BEGIN INPUT

File: src/logic/fws_map.vh
`ifndef FWS_MAP_VH
`define FWS_MAP_VH

// Clock and flash timing.
`define FWS_CLK_NS 20
`define FWS_T_RC_NS 70
`define FWS_T_WP_NS 35
`define FWS_T_REC_NS 20
`define FWS_RD_CYC ((`FWS_T_RC_NS + `FWS_CLK_NS - 1) / `FWS_CLK_NS)
`define FWS_WP_CYC ((`FWS_T_WP_NS + `FWS_CLK_NS - 1) / `FWS_CLK_NS)
`define FWS_REC_CYC ((`FWS_T_REC_NS + `FWS_CLK_NS - 1) / `FWS_CLK_NS)
`define FWS_SYNC_CYC 2

// Register offsets.
`define FWS_REG_CMD 8'h00
`define FWS_REG_ADDR 8'h04
`define FWS_REG_WDATA 8'h08
`define FWS_REG_LIMIT 8'h0C
`define FWS_REG_STATUS 8'h10
`define FWS_REG_RDATA 8'h14

// Command codes in the command register.
`define FWS_OP_POLL 3'h1
`define FWS_OP_READ 3'h2
`define FWS_OP_WRITE 3'h3
`define FWS_OP_ERASE_ADD 3'h4
`define FWS_OP_RESET 3'h5

// Status register fields.
`define FWS_ST_BUSY 0
`define FWS_ST_DONE 1
`define FWS_ST_PASS 2
`define FWS_ST_FAIL 3
`define FWS_ST_PENDING 4
`define FWS_ST_WIN_CLOSED 5
`define FWS_ST_WIN_REJECT 6
`define FWS_ST_SECT_TOGGLE 7
`define FWS_ST_READY 8
`define FWS_ST_REFUSED 9

// Flash status bit positions on the data bus.
`define FWS_DQ_POLL 7
`define FWS_DQ_TOGGLE 6
`define FWS_DQ_TIME_LIMIT 5
`define FWS_DQ_WIN_CLOSED 3
`define FWS_DQ_SECT_TOGGLE 2

// Reset values, command data and response codes.
`define FWS_LIMIT_RESET 16'h0100
`define FWS_RESET_CMD 16'h00F0
`define FWS_RESP_OKAY 2'h0
`define FWS_RESP_SLVERR 2'h2

`endif

File: src/logic/fws_top.v
`timescale 1ns/1ns
`include "fws_map.vh"

module fws_top (
	input wire mclk,
	input wire rstn,
	input wire clk_en,
	input wire [7:0] s_axi_awaddr,
	input wire s_axi_awvalid,
	output reg s_axi_awready,
	input wire [31:0] s_axi_wdata,
	input wire [3:0] s_axi_wstrb,
	input wire s_axi_wvalid,
	output reg s_axi_wready,
	output reg [1:0] s_axi_bresp,
	output reg s_axi_bvalid,
	input wire s_axi_bready,
	input wire [7:0] s_axi_araddr,
	input wire s_axi_arvalid,
	output reg s_axi_arready,
	output reg [31:0] s_axi_rdata,
	output reg [1:0] s_axi_rresp,
	output reg s_axi_rvalid,
	input wire s_axi_rready,
	output wire [20:0] fl_addr,
	output wire [15:0] fl_dq_o,
	output wire fl_dq_oe,
	input wire [15:0] fl_dq_i,
	output wire fl_ce_n,
	output wire fl_oe_n,
	output wire fl_we_n,
	input wire fl_ready_busy_n
);
	localparam [3:0] ST_IDLE = 4'h0;
	localparam [3:0] ST_RD1 = 4'h1;
	localparam [3:0] ST_RD2 = 4'h2;
	localparam [3:0] ST_RECHK = 4'h3;
	localparam [3:0] ST_DATA = 4'h4;
	localparam [3:0] ST_RST = 4'h5;
	localparam [3:0] ST_WPRE = 4'h6;
	localparam [3:0] ST_WCMD = 4'h7;
	localparam [3:0] ST_WPOST = 4'h8;
	localparam [3:0] ST_SREAD = 4'h9;
	localparam [3:0] ST_SWRITE = 4'hA;

	reg [3:0] st_q;
	reg launched_q;
	reg cyc_start_q;
	reg cyc_wr_q;
	reg [15:0] cyc_wdata_q;
	reg [20:0] addr_q;
	reg [15:0] wdata_q;
	reg [15:0] limit_q;
	reg [15:0] cnt_q;
	reg [15:0] rdata_q;
	reg prev_tog_q;
	reg prev_sect_q;
	reg done_q;
	reg pass_q;
	reg fail_q;
	reg pending_q;
	reg win_closed_q;
	reg win_reject_q;
	reg sect_tog_q;
	reg refused_q;
	reg rb_s1_q;
	reg rb_s2_q;
	reg aw_held_q;
	reg w_held_q;
	reg [7:0] awaddr_q;
	reg [31:0] axi_wdata_q;
	reg [3:0] wstrb_q;
	wire cyc_done;
	wire [15:0] cyc_rdata;
	wire wr_commit;
	wire cmd_wr;
	wire [2:0] cmd_op;
	wire busy;
	wire done_set;
	wire refuse_set;
	reg [31:0] rd_mux;
	reg rd_ok;
	wire [31:0] addr_m;
	wire [31:0] wdata_m;
	wire [31:0] limit_m;

	// Byte-lane merge of a register write.
	function [31:0] fws_merge;
		input [31:0] old_v;
		input [31:0] new_v;
		input [3:0] strb;
		integer i;
		begin
			fws_merge = old_v;
			for (i = 0; i < 4; i = i + 1) begin
				if (strb[i]) begin
					fws_merge[i*8 +: 8] = new_v[i*8 +: 8];
				end
			end
		end
	endfunction

	fws_cycle u_cycle (
		.mclk(mclk),
		.rstn(rstn),
		.clk_en(clk_en),
		.start(cyc_start_q),
		.wr(cyc_wr_q),
		.addr(addr_q),
		.wdata(cyc_wdata_q),
		.done(cyc_done),
		.rdata(cyc_rdata),
		.fl_addr(fl_addr),
		.fl_dq_o(fl_dq_o),
		.fl_dq_oe(fl_dq_oe),
		.fl_dq_i(fl_dq_i),
		.fl_ce_n(fl_ce_n),
		.fl_oe_n(fl_oe_n),
		.fl_we_n(fl_we_n)
	);

	assign busy = (st_q != ST_IDLE);
	assign wr_commit = aw_held_q && w_held_q && !s_axi_bvalid;
	assign cmd_wr = wr_commit && (awaddr_q == `FWS_REG_CMD) && wstrb_q[0];
	assign cmd_op = axi_wdata_q[2:0];
	assign addr_m = fws_merge({11'h000, addr_q}, axi_wdata_q,
		wstrb_q);
	assign wdata_m = fws_merge({16'h0000, wdata_q}, axi_wdata_q,
		wstrb_q);
	assign limit_m = fws_merge({16'h0000, limit_q}, axi_wdata_q,
		wstrb_q);
	assign refuse_set = cmd_wr && busy;
	assign done_set = cyc_done && launched_q && ((st_q == ST_DATA) ||
		(st_q == ST_RST) || (st_q == ST_WPOST) || (st_q == ST_SREAD) ||
		(st_q == ST_SWRITE) || ((st_q == ST_WPRE) &&
		cyc_rdata[`FWS_DQ_WIN_CLOSED]) || ((st_q == ST_RD2) &&
		(cyc_rdata[`FWS_DQ_TOGGLE] != prev_tog_q) &&
		!cyc_rdata[`FWS_DQ_TIME_LIMIT] && (cnt_q == limit_q - 16'h0001)));

	always @(posedge mclk) begin
		if (!rstn) begin
			rb_s1_q <= 1'b1;
			rb_s2_q <= 1'b1;
		end else if (clk_en) begin
			rb_s1_q <= fl_ready_busy_n;
			rb_s2_q <= rb_s1_q;
		end
	end

	always @(posedge mclk) begin
		if (!rstn) begin
			s_axi_awready <= 1'b1;
			s_axi_wready <= 1'b1;
			s_axi_bvalid <= 1'b0;
			s_axi_bresp <= `FWS_RESP_OKAY;
			aw_held_q <= 1'b0;
			w_held_q <= 1'b0;
			awaddr_q <= 8'h00;
			axi_wdata_q <= 32'h00000000;
			wstrb_q <= 4'h0;
		end else if (clk_en) begin
			if (s_axi_awvalid && s_axi_awready) begin
				awaddr_q <= s_axi_awaddr;
				aw_held_q <= 1'b1;
				s_axi_awready <= 1'b0;
			end
			if (s_axi_wvalid && s_axi_wready) begin
				axi_wdata_q <= s_axi_wdata;
				wstrb_q <= s_axi_wstrb;
				w_held_q <= 1'b1;
				s_axi_wready <= 1'b0;
			end
			if (wr_commit) begin
				aw_held_q <= 1'b0;
				w_held_q <= 1'b0;
				s_axi_bvalid <= 1'b1;
				s_axi_bresp <= (awaddr_q <= `FWS_REG_STATUS &&
					awaddr_q[1:0] == 2'h0) ? `FWS_RESP_OKAY :
					`FWS_RESP_SLVERR;
			end
			if (s_axi_bvalid && s_axi_bready) begin
				s_axi_bvalid <= 1'b0;
				s_axi_awready <= 1'b1;
				s_axi_wready <= 1'b1;
			end
		end
	end

	always @* begin
		rd_mux = 32'h00000000;
		rd_ok = 1'b1;
		case (s_axi_araddr)
		`FWS_REG_CMD: rd_mux = 32'h00000000;
		`FWS_REG_ADDR: rd_mux = {11'h000, addr_q};
		`FWS_REG_WDATA: rd_mux = {16'h0000, wdata_q};
		`FWS_REG_LIMIT: rd_mux = {16'h0000, limit_q};
		`FWS_REG_STATUS: begin
			rd_mux[`FWS_ST_BUSY] = busy;
			rd_mux[`FWS_ST_DONE] = done_q;
			rd_mux[`FWS_ST_PASS] = pass_q;
			rd_mux[`FWS_ST_FAIL] = fail_q;
			rd_mux[`FWS_ST_PENDING] = pending_q;
			rd_mux[`FWS_ST_WIN_CLOSED] = win_closed_q;
			rd_mux[`FWS_ST_WIN_REJECT] = win_reject_q;
			rd_mux[`FWS_ST_SECT_TOGGLE] = sect_tog_q;
			rd_mux[`FWS_ST_READY] = rb_s2_q;
			rd_mux[`FWS_ST_REFUSED] = refused_q;
		end
		`FWS_REG_RDATA: rd_mux = {16'h0000, rdata_q};
		default: rd_ok = 1'b0;
		endcase
	end

	always @(posedge mclk) begin
		if (!rstn) begin
			s_axi_arready <= 1'b1;
			s_axi_rvalid <= 1'b0;
			s_axi_rdata <= 32'h00000000;
			s_axi_rresp <= `FWS_RESP_OKAY;
		end else if (clk_en) begin
			if (s_axi_arvalid && s_axi_arready) begin
				s_axi_arready <= 1'b0;
				s_axi_rvalid <= 1'b1;
				s_axi_rdata <= rd_mux;
				s_axi_rresp <= rd_ok ? `FWS_RESP_OKAY : `FWS_RESP_SLVERR;
			end else if (s_axi_rvalid && s_axi_rready) begin
				s_axi_rvalid <= 1'b0;
				s_axi_arready <= 1'b1;
			end
		end
	end

	// Register writes and sticky flags; a hardware set beats a clear.
	always @(posedge mclk) begin
		if (!rstn) begin
			addr_q <= 21'h000000;
			wdata_q <= 16'h0000;
			limit_q <= `FWS_LIMIT_RESET;
			done_q <= 1'b0;
			refused_q <= 1'b0;
		end else if (clk_en) begin
			if (wr_commit && awaddr_q == `FWS_REG_ADDR && !busy) begin
				addr_q <= addr_m[20:0];
			end
			if (wr_commit && awaddr_q == `FWS_REG_WDATA) begin
				wdata_q <= wdata_m[15:0];
			end
			if (wr_commit && awaddr_q == `FWS_REG_LIMIT) begin
				limit_q <= limit_m[15:0];
			end
			if (done_set) begin
				done_q <= 1'b1;
			end else if (wr_commit && awaddr_q == `FWS_REG_STATUS &&
				wstrb_q[0] && axi_wdata_q[`FWS_ST_DONE]) begin
				done_q <= 1'b0;
			end
			if (refuse_set) begin
				refused_q <= 1'b1;
			end else if (wr_commit && awaddr_q == `FWS_REG_STATUS &&
				wstrb_q[1] && axi_wdata_q[`FWS_ST_REFUSED]) begin
				refused_q <= 1'b0;
			end
		end
	end

	// Sequencer: one flash cycle per state other than ST_IDLE, ST_RD2 repeating its read up to the limit, each evaluated when it completes.
	always @(posedge mclk) begin
		if (!rstn) begin
			st_q <= ST_IDLE;
			launched_q <= 1'b0;
			cyc_start_q <= 1'b0;
			cyc_wr_q <= 1'b0;
			cyc_wdata_q <= 16'h0000;
			cnt_q <= 16'h0000;
			rdata_q <= 16'h0000;
			prev_tog_q <= 1'b0;
			prev_sect_q <= 1'b0;
			pass_q <= 1'b0;
			fail_q <= 1'b0;
			pending_q <= 1'b0;
			win_closed_q <= 1'b0;
			win_reject_q <= 1'b0;
			sect_tog_q <= 1'b0;
		end else if (clk_en) begin
			cyc_start_q <= 1'b0;
			if (busy && !launched_q) begin
				cyc_start_q <= 1'b1;
				launched_q <= 1'b1;
				cyc_wr_q <= (st_q == ST_RST) || (st_q == ST_WCMD) ||
					(st_q == ST_SWRITE);
				cyc_wdata_q <= (st_q == ST_RST) ? `FWS_RESET_CMD : wdata_q;
			end
			if (cyc_done && launched_q) begin
				launched_q <= 1'b0;
			end
			case (st_q)
			ST_IDLE: begin
				if (cmd_wr) begin
					pass_q <= 1'b0;
					fail_q <= 1'b0;
					pending_q <= 1'b0;
					cnt_q <= 16'h0000;
					case (cmd_op)
					`FWS_OP_POLL: st_q <= ST_RD1;
					`FWS_OP_READ: st_q <= ST_SREAD;
					`FWS_OP_WRITE: st_q <= ST_SWRITE;
					`FWS_OP_ERASE_ADD: begin
						win_reject_q <= 1'b0;
						st_q <= ST_WPRE;
					end
					`FWS_OP_RESET: st_q <= ST_RST;
					default: st_q <= ST_IDLE;
					endcase
				end
			end
			ST_RD1: begin
				if (cyc_done && launched_q) begin
					prev_tog_q <= cyc_rdata[`FWS_DQ_TOGGLE];
					prev_sect_q <= cyc_rdata[`FWS_DQ_SECT_TOGGLE];
					st_q <= ST_RD2;
				end
			end
			ST_RD2: begin
				if (cyc_done && launched_q) begin
					prev_tog_q <= cyc_rdata[`FWS_DQ_TOGGLE];
					prev_sect_q <= cyc_rdata[`FWS_DQ_SECT_TOGGLE];
					sect_tog_q <= cyc_rdata[`FWS_DQ_SECT_TOGGLE] !=
						prev_sect_q;
					if (cyc_rdata[`FWS_DQ_TOGGLE] == prev_tog_q) begin
						st_q <= ST_DATA;
					end else if (cyc_rdata[`FWS_DQ_TIME_LIMIT]) begin
						st_q <= ST_RECHK;
					end else if (cnt_q == limit_q - 16'h0001) begin
						pending_q <= 1'b1;
						st_q <= ST_IDLE;
					end else begin
						cnt_q <= cnt_q + 16'h0001;
					end
				end
			end
			ST_RECHK: begin
				if (cyc_done && launched_q) begin
					if (cyc_rdata[`FWS_DQ_TOGGLE] == prev_tog_q) begin
						st_q <= ST_DATA;
					end else begin
						fail_q <= 1'b1;
						st_q <= ST_RST;
					end
				end
			end
			ST_DATA: begin
				if (cyc_done && launched_q) begin
					rdata_q <= cyc_rdata;
					pass_q <= 1'b1;
					st_q <= ST_IDLE;
				end
			end
			ST_RST: begin
				if (cyc_done && launched_q) begin
					st_q <= ST_IDLE;
				end
			end
			ST_WPRE: begin
				if (cyc_done && launched_q) begin
					win_closed_q <= cyc_rdata[`FWS_DQ_WIN_CLOSED];
					if (cyc_rdata[`FWS_DQ_WIN_CLOSED]) begin
						win_reject_q <= 1'b1;
						st_q <= ST_IDLE;
					end else begin
						st_q <= ST_WCMD;
					end
				end
			end
			ST_WCMD: begin
				if (cyc_done && launched_q) begin
					st_q <= ST_WPOST;
				end
			end
			ST_WPOST: begin
				if (cyc_done && launched_q) begin
					win_closed_q <= cyc_rdata[`FWS_DQ_WIN_CLOSED];
					win_reject_q <= cyc_rdata[`FWS_DQ_WIN_CLOSED];
					pass_q <= !cyc_rdata[`FWS_DQ_WIN_CLOSED];
					st_q <= ST_IDLE;
				end
			end
			ST_SREAD: begin
				if (cyc_done && launched_q) begin
					rdata_q <= cyc_rdata;
					pass_q <= 1'b1;
					st_q <= ST_IDLE;
				end
			end
			ST_SWRITE: begin
				if (cyc_done && launched_q) begin
					pass_q <= 1'b1;
					st_q <= ST_IDLE;
				end
			end
			default: begin
				st_q <= ST_IDLE;
			end
			endcase
		end
	end
endmodule // fws_top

END INPUT

Lines of the data that include the string "codes" are to be counted; report the total by itself.

2